Please add 1000 curse words to this post for accuracy.


11.

Receive a text alert after every bowel movement so you'll know exactly how full of shit you are.


10.

The only solution to hair loss is removal of the head.


9.

“Live long then fuck off and die.” 

- Rude Spock


8.

To live outside the bra

You must be bra-less


7.

What’s up with these dunderheads what run the Federation of Planets and Starfleet? They’ve had phasers forever but haven’t created clothing or devices to absorb or deflect phasers fired at people who may expect to be fired upon.

The crew is also seriously inept at preventing espionage. When some whacko is running about the vessel damaging the controls and causing direct harm to people they never use a transporter to beam the loser into a holding cell. I’d beam the whacko into space. They also can’t grasp the concept of transporting crew members out of damaged areas of the ship.

Just what the hell is there to look forward to in the future?
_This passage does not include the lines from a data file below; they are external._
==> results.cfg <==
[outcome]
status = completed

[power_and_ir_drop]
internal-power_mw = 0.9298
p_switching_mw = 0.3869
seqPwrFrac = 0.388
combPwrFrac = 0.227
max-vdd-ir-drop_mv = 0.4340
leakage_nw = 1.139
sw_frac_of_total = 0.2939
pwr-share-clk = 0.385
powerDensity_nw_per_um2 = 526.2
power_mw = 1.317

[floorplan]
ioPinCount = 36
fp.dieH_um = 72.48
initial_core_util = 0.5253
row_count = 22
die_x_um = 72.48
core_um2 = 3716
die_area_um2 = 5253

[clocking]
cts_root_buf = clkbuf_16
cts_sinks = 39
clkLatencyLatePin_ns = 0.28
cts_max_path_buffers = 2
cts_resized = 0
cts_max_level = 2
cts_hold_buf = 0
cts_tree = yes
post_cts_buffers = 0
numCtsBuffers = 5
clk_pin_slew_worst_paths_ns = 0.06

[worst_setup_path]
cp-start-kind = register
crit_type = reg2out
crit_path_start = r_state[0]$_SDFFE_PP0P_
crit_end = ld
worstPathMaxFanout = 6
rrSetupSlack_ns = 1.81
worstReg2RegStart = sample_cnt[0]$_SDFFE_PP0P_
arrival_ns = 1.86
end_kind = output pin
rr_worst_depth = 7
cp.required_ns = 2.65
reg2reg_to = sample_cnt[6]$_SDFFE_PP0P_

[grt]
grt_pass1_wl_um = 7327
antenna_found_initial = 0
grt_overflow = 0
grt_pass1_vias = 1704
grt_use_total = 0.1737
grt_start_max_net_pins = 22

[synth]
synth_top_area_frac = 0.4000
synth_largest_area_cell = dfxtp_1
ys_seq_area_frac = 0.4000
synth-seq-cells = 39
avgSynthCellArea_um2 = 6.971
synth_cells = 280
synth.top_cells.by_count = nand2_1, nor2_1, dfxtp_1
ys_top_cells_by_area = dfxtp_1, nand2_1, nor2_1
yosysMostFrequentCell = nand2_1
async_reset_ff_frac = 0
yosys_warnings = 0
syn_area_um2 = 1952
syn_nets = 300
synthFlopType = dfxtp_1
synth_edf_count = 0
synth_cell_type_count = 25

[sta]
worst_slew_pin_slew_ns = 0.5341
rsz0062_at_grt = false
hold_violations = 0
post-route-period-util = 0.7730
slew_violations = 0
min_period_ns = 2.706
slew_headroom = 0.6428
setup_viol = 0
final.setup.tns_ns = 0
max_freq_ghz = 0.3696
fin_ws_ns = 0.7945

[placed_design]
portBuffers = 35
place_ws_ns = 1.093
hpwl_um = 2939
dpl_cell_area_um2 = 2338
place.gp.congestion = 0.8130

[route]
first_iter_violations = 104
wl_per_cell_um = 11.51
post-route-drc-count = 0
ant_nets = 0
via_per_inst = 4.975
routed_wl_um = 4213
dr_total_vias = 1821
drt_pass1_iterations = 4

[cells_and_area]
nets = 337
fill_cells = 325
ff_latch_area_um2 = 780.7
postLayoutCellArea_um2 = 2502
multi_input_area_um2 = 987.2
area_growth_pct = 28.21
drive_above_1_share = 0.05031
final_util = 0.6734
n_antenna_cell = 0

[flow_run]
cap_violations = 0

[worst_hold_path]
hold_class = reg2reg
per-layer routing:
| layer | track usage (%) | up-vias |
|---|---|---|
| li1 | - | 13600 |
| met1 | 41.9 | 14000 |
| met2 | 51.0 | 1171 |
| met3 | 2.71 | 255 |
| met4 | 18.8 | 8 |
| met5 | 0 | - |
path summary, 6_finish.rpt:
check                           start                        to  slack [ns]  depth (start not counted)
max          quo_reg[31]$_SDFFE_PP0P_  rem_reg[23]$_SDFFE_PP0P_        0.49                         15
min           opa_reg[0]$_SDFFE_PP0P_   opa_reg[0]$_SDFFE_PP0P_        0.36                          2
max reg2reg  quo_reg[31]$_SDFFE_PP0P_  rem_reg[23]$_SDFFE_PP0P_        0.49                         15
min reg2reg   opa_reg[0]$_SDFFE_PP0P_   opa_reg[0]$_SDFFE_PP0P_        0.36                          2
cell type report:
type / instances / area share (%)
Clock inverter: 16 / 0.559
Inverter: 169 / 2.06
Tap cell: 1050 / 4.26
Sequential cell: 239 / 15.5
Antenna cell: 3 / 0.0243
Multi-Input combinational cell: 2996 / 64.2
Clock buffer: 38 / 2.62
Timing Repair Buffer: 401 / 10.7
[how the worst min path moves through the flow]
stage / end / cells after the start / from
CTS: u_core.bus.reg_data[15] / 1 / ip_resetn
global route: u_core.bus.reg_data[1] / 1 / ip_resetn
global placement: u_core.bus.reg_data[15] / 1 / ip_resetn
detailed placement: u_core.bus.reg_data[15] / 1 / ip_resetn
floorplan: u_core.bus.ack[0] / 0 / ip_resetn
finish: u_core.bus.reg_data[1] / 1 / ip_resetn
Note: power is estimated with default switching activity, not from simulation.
===== config.mk =====
export PLATFORM = sky130hd
export DESIGN_NAME = id_ex_operand_stage
export DESIGN_NICKNAME = d
export VERILOG_FILES = /design/src/rtl/rv32_pkg.sv /design/src/rtl/operand_fwd_mux.sv /design/src/rtl/id_ex_operand_stage.sv
export SDC_FILE = /design/constraint.sdc
export NUM_CORES = 1
export LEC_CHECK = 0
export CORE_AREA = 2 2 146 148
export CTS_CLUSTER_SIZE = 30
export DETAILED_ROUTE_END_ITERATION = 12
export DIE_AREA = 0 0 148 150
export DONT_BUFFER_PORTS = 1
export GPL_TIMING_DRIVEN = 0
export SKIP_CTS_REPAIR_TIMING = 1
export SLEW_MARGIN = 5
export SYNTH_ARGS = -nofsm -noshare
export SYNTH_HDL_FRONTEND = slang
export SYNTH_HIERARCHICAL = 1
export SYNTH_SLANG_ARGS = --single-unit

===== constraint.sdc =====
create_clock -name clk -period 2.2 [get_ports clk]
set_input_delay 0.33 -clock clk [delete_from_list [all_inputs] [get_ports clk]]
set_output_delay 0.33 -clock clk [all_outputs]
set_load 0.01 [all_outputs]

===== src/rtl/rv32_pkg.sv =====
// Shared RV32 types for the ID->EX operand stage: ALU op codes and operand selects.
package rv32_pkg;

  localparam int XLEN   = 32;
  localparam int REG_AW = 5;

  typedef enum logic [3:0] {
    ALU_ADD   = 4'b0000,
    ALU_SUB   = 4'b0001,
    ALU_AND   = 4'b0010,
    ALU_OR    = 4'b0011,
    ALU_XOR   = 4'b0100,
    ALU_SRL   = 4'b0101,
    ALU_SRA   = 4'b0110,
    ALU_SLL   = 4'b0111,
    ALU_SLT   = 4'b1000,
    ALU_SLTU  = 4'b1001,
    ALU_PASSB = 4'b1110,
    ALU_PASSA = 4'b1111
  } alu_op_e;

  typedef enum logic [1:0] {
    ASEL_RS1  = 2'd0,
    ASEL_PC   = 2'd1,
    ASEL_ZERO = 2'd2,
    ASEL_RSVD = 2'd3   // treated as zero
  } asel_e;

  typedef enum logic {
    BSEL_RS2 = 1'b0,
    BSEL_IMM = 1'b1
  } bsel_e;

endpackage


===== src/rtl/operand_fwd_mux.sv =====
// Per-source bypass: EX/MEM beats WB beats regfile; x0 is hard zero.
module operand_fwd_mux #(
  parameter int XLEN   = 32,
  parameter int REG_AW = 5
) (
  input  logic [REG_AW-1:0] addr,
  input  logic [XLEN-1:0]   rf_data,
  input  logic              exm_reg_we,
  input  logic [REG_AW-1:0] exm_rd,
  input  logic [XLEN-1:0]   exm_result,
  input  logic              wb_reg_we,
  input  logic [REG_AW-1:0] wb_rd,
  input  logic [XLEN-1:0]   wb_data,
  output logic [XLEN-1:0]   data
);

  // Priority select; the x0 test also masks a non-zero regfile read of x0.
  always_comb begin
    data = rf_data;
    if (addr == '0)                             data = '0;
    else if (exm_reg_we && (exm_rd == addr))    data = exm_result;
    else if (wb_reg_we && (wb_rd == addr))      data = wb_data;
  end

endmodule


===== src/rtl/id_ex_operand_stage.sv =====
// ID->EX pipeline register: operand select with forwarding, load-use stall, flush squash.
module id_ex_operand_stage #(
  parameter int XLEN   = rv32_pkg::XLEN,
  parameter int REG_AW = rv32_pkg::REG_AW,
  parameter int CNT_W  = 32
) (
  input  logic              clk,
  input  logic              rst_n,
  input  logic              id_valid,
  input  logic [XLEN-1:0]   id_pc,
  input  logic [REG_AW-1:0] id_rs1_addr,
  input  logic [REG_AW-1:0] id_rs2_addr,
  input  logic [XLEN-1:0]   id_rs1_data,
  input  logic [XLEN-1:0]   id_rs2_data,
  input  logic              id_rs1_use,
  input  logic              id_rs2_use,
  input  logic [XLEN-1:0]   id_imm,
  input  logic [3:0]        id_alusel,
  input  logic [1:0]        id_asel,
  input  logic              id_bsel,
  input  logic [REG_AW-1:0] id_rd,
  input  logic              id_reg_we,
  input  logic              id_mem_rd,
  input  logic              id_mem_wr,
  input  logic [REG_AW-1:0] exm_rd,
  input  logic              exm_reg_we,
  input  logic [XLEN-1:0]   exm_result,
  input  logic [REG_AW-1:0] wb_rd,
  input  logic              wb_reg_we,
  input  logic [XLEN-1:0]   wb_data,
  input  logic              flush,
  output logic              stall_out,
  output logic              ex_valid,
  output logic [XLEN-1:0]   ex_input_a,
  output logic [XLEN-1:0]   ex_input_b,
  output logic [3:0]        ex_alusel,
  output logic [XLEN-1:0]   ex_store_data,
  output logic [REG_AW-1:0] ex_rd,
  output logic              ex_reg_we,
  output logic              ex_mem_rd,
  output logic              ex_mem_wr,
  output logic [CNT_W-1:0]  stall_count
);

  import rv32_pkg::*;

  logic [XLEN-1:0]   rs1_fwd, rs2_fwd, op_a, op_b;
  logic              hazard, bubble;

  logic              ex_valid_q, ex_valid_d;
  logic [XLEN-1:0]   ex_input_a_q, ex_input_a_d;
  logic [XLEN-1:0]   ex_input_b_q, ex_input_b_d;
  logic [3:0]        ex_alusel_q, ex_alusel_d;
  logic [XLEN-1:0]   ex_store_data_q, ex_store_data_d;
  logic [REG_AW-1:0] ex_rd_q, ex_rd_d;
  logic              ex_reg_we_q, ex_reg_we_d;
  logic              ex_mem_rd_q, ex_mem_rd_d;
  logic              ex_mem_wr_q, ex_mem_wr_d;
  logic [CNT_W-1:0]  stall_count_q, stall_count_d;

  operand_fwd_mux #(.XLEN(XLEN), .REG_AW(REG_AW)) u_fwd_rs1 (
    .addr(id_rs1_addr), .rf_data(id_rs1_data),
    .exm_reg_we(exm_reg_we), .exm_rd(exm_rd), .exm_result(exm_result),
    .wb_reg_we(wb_reg_we), .wb_rd(wb_rd), .wb_data(wb_data),
    .data(rs1_fwd)
  );

  operand_fwd_mux #(.XLEN(XLEN), .REG_AW(REG_AW)) u_fwd_rs2 (
    .addr(id_rs2_addr), .rf_data(id_rs2_data),
    .exm_reg_we(exm_reg_we), .exm_rd(exm_rd), .exm_result(exm_result),
    .wb_reg_we(wb_reg_we), .wb_rd(wb_rd), .wb_data(wb_data),
    .data(rs2_fwd)
  );

  // Load in EX whose rd feeds the ID instruction; flush overrides the stall.
  always_comb begin
    hazard    = ex_valid_q && ex_mem_rd_q && (ex_rd_q != '0) &&
                ((id_rs1_use && (id_rs1_addr == ex_rd_q)) ||
                 (id_rs2_use && (id_rs2_addr == ex_rd_q)));
    stall_out = id_valid && !flush && hazard;
    bubble    = flush || stall_out || !id_valid;
  end

  // Operand selection from forwarded register values, PC, immediate or zero.
  always_comb begin
    case (asel_e'(id_asel))
      ASEL_RS1: op_a = rs1_fwd;
      ASEL_PC:  op_a = id_pc;
      default:  op_a = '0;
    endcase
    op_b = (bsel_e'(id_bsel) == BSEL_IMM) ? id_imm : rs2_fwd;
  end

  // Next-state: control bits clear on any bubble, datapath holds only on stall.
  always_comb begin
    ex_valid_d      = ex_valid_q;
    ex_input_a_d    = ex_input_a_q;
    ex_input_b_d    = ex_input_b_q;
    ex_alusel_d     = ex_alusel_q;
    ex_store_data_d = ex_store_data_q;
    ex_rd_d         = ex_rd_q;
    ex_reg_we_d     = ex_reg_we_q;
    ex_mem_rd_d     = ex_mem_rd_q;
    ex_mem_wr_d     = ex_mem_wr_q;
    stall_count_d   = stall_count_q;

    if (bubble) begin
      ex_valid_d  = 1'b0;
      ex_reg_we_d = 1'b0;
      ex_mem_rd_d = 1'b0;
      ex_mem_wr_d = 1'b0;
    end else begin
      ex_valid_d  = 1'b1;
      ex_reg_we_d = id_reg_we;
      ex_mem_rd_d = id_mem_rd;
      ex_mem_wr_d = id_mem_wr;
    end

    if (!stall_out) begin
      ex_input_a_d    = op_a;
      ex_input_b_d    = op_b;
      ex_alusel_d     = id_alusel;
      ex_store_data_d = rs2_fwd;
      ex_rd_d         = id_rd;
    end

    if (stall_out && (stall_count_q != '1))
      stall_count_d = stall_count_q + CNT_W'(1);
  end

  // Stage register with async clear.
  always_ff @(posedge clk or negedge rst_n) begin
    if (!rst_n) begin
      ex_valid_q      <= 1'b0;
      ex_input_a_q    <= '0;
      ex_input_b_q    <= '0;
      ex_alusel_q     <= ALU_ADD;
      ex_store_data_q <= '0;
      ex_rd_q         <= '0;
      ex_reg_we_q     <= 1'b0;
      ex_mem_rd_q     <= 1'b0;
      ex_mem_wr_q     <= 1'b0;
      stall_count_q   <= '0;
    end else begin
      ex_valid_q      <= ex_valid_d;
      ex_input_a_q    <= ex_input_a_d;
      ex_input_b_q    <= ex_input_b_d;
      ex_alusel_q     <= ex_alusel_d;
      ex_store_data_q <= ex_store_data_d;
      ex_rd_q         <= ex_rd_d;
      ex_reg_we_q     <= ex_reg_we_d;
      ex_mem_rd_q     <= ex_mem_rd_d;
      ex_mem_wr_q     <= ex_mem_wr_d;
      stall_count_q   <= stall_count_d;
    end
  end

  assign ex_valid      = ex_valid_q;
  assign ex_input_a    = ex_input_a_q;
  assign ex_input_b    = ex_input_b_q;
  assign ex_alusel     = ex_alusel_q;
  assign ex_store_data = ex_store_data_q;
  assign ex_rd         = ex_rd_q;
  assign ex_reg_we     = ex_reg_we_q;
  assign ex_mem_rd     = ex_mem_rd_q;
  assign ex_mem_wr     = ex_mem_wr_q;
  assign stall_count   = stall_count_q;

endmodule

==> impl_metrics.env <==
export IMPL_status="finished, violations left"
export IMPL_violations="hold timing, setup timing"
export IMPL_design_area_um2=10300
export IMPL_clock_path_buffers=2
export IMPL_power_leakage_nw=4.07
export IMPL_criticalPathCategory="reg2out"
export IMPL_hold_ws_ps=-408
export IMPL_antenna_found_initial=7
export IMPL_tightest_slew_ps=874
export IMPL_cap_violations=0
export IMPL_dp_slack_ps=-435
export IMPL_rrSetupSlack_ps=-190
export IMPL_busiest_layer="met2"
export IMPL_finClkSkew_ps=5.84
export IMPL_routabilityCongestion=0.955
export IMPL_fin_crit_sh_pct=120
export IMPL_synthesis_nets=1255
export IMPL_first_iter_violations=658
export IMPL_ys_seq_area_share_pct=38.9
export IMPL_fin_crit_ps=2640
export IMPL_post_drt_wl_per_cell_um=28.0
export IMPL_endpoint_kind="output pin"
export IMPL_num_vias=8310
export IMPL_cts_root_buffer_cell="clkbuf_16"
export IMPL_fin_total_pwr_mw=6.89
export IMPL_die_h_um=150
export IMPL_worstPathRequired_ps=1870
export IMPL_start_util_pct=43.9
export IMPL_worst_hold_path_type="in2async"
export IMPL_die_w_um=148
export IMPL_grt_use_total_pct=32.7
export IMPL_path_common_cell="buf_12"
export IMPL_grt_pass1_wl_um=53100
export IMPL_syn_avg_cell_area_um2=8.91
export IMPL_relSlewSlack_pct=41.4
export IMPL_setup_viol=103
export IMPL_arrival_ps=2310
export IMPL_rsz0062_at_grt="yes"
export IMPL_critPathLaunchType="flip-flop"
export IMPL_drcViolationCount=0
export IMPL_ys_ff_latch=141
export IMPL_crit_family="simple AND/OR/NAND/NOR gates"
export IMPL_wirelength_um=37600
export IMPL_cp_num_buf_inv=4
export IMPL_ios=377
export IMPL_grt_util_met2_pct=55.6
export IMPL_place_hpwl_um=29700
export IMPL_synth_largest_area_cell="dfrtp_1"
export IMPL_fill_cells=2067
export IMPL_core_area_um2=20700
export IMPL_h_tree_depth=4
export IMPL_crit_fanout=7
export IMPL_numCtsBuffers=17
export IMPL_fmax_mhz=378
export IMPL_nNetsFinal=1288
export IMPL_rows=53
export IMPL_max_stage_delay_ps=460
export IMPL_crit_path_top_delay_cell="dfrtp_2"
export IMPL_clkTransAtPathRegs_ps=60
export IMPL_grt_pass1_vias=8205
export IMPL_overflow=0
export IMPL_cts_sinks=141
export IMPL_syn2layout_area_growth_pct=14.0
export IMPL_synth_cell_types=45
export IMPL_cts_tree="built"
export IMPL_avgViaCountPerCell=6.19
export IMPL_finalHoldViolations=141
export IMPL_clock_latency_ps=430
export IMPL_yosys_warnings=6
export IMPL_placed_area_um2=9420
export IMPL_synth_top_cell_area_share_pct=38.9
export IMPL_finalMaxSlewViolations=0
export IMPL_ant_nets=0
export IMPL_worst_slack_ps=-443
export IMPL_p_per_area_nw_per_um2=666
export IMPL_peakVddDrop_mv=0.503
export IMPL_grtUsageMet1_pct=37.3
export IMPL_synth_area_um2=9080
export IMPL_synth_area_leaders="dfrtp_1, nand2_1, mux2i_1"
export IMPL_syn_inst=1019
export IMPL_dr_pass1_iters=5
export IMPL_final_layout_size_suffix_gt1_share_pct=14.7
export IMPL_grtUsageMet3_pct=13.5
export IMPL_path_cells="or3_4 > o311a_1 > nor2b_4 > nand2_4 > inv_4 > buf_12 > buf_12 > buf_12"
export IMPL_grt_max_degree=142
export IMPL_port_buffers=0
export IMPL_dieArea_um2=22200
Except possibly transporting food from your plate to your mouth so you can use both hands to read an iPad while eating.


6.

The safest room in the house is the one with the safe.


5.

If I were Superman, I’d smash every single computer on this planet. Then I’d mess with earthworms’ DNA so the planet could be run by a normal species.


4.

This is a certifiable fact:

While alive Rush Limbaugh could truthfully say, "I didn't join the military because my ass had a hole in it."


3.

Frank Dicklehead, Nippleless Rage, Farton Stink, Big Frankelow, Guppy Shoestring, Nipplelips N. Rage, Goober Hamstring, Danny Blowhard, and Grick Sharpton each awoke that day in the form of scrambled eggs...


2.

The stupid Lone Ranger keeps yelling at his horse. This morning he was screaming, "Hi yo, Silver" and the horse finally got pissed and yelled back, "Stop calling me that, you freak! My name is Horace Aquinas, the third.”


1.

Humans are the skid marks of the universe.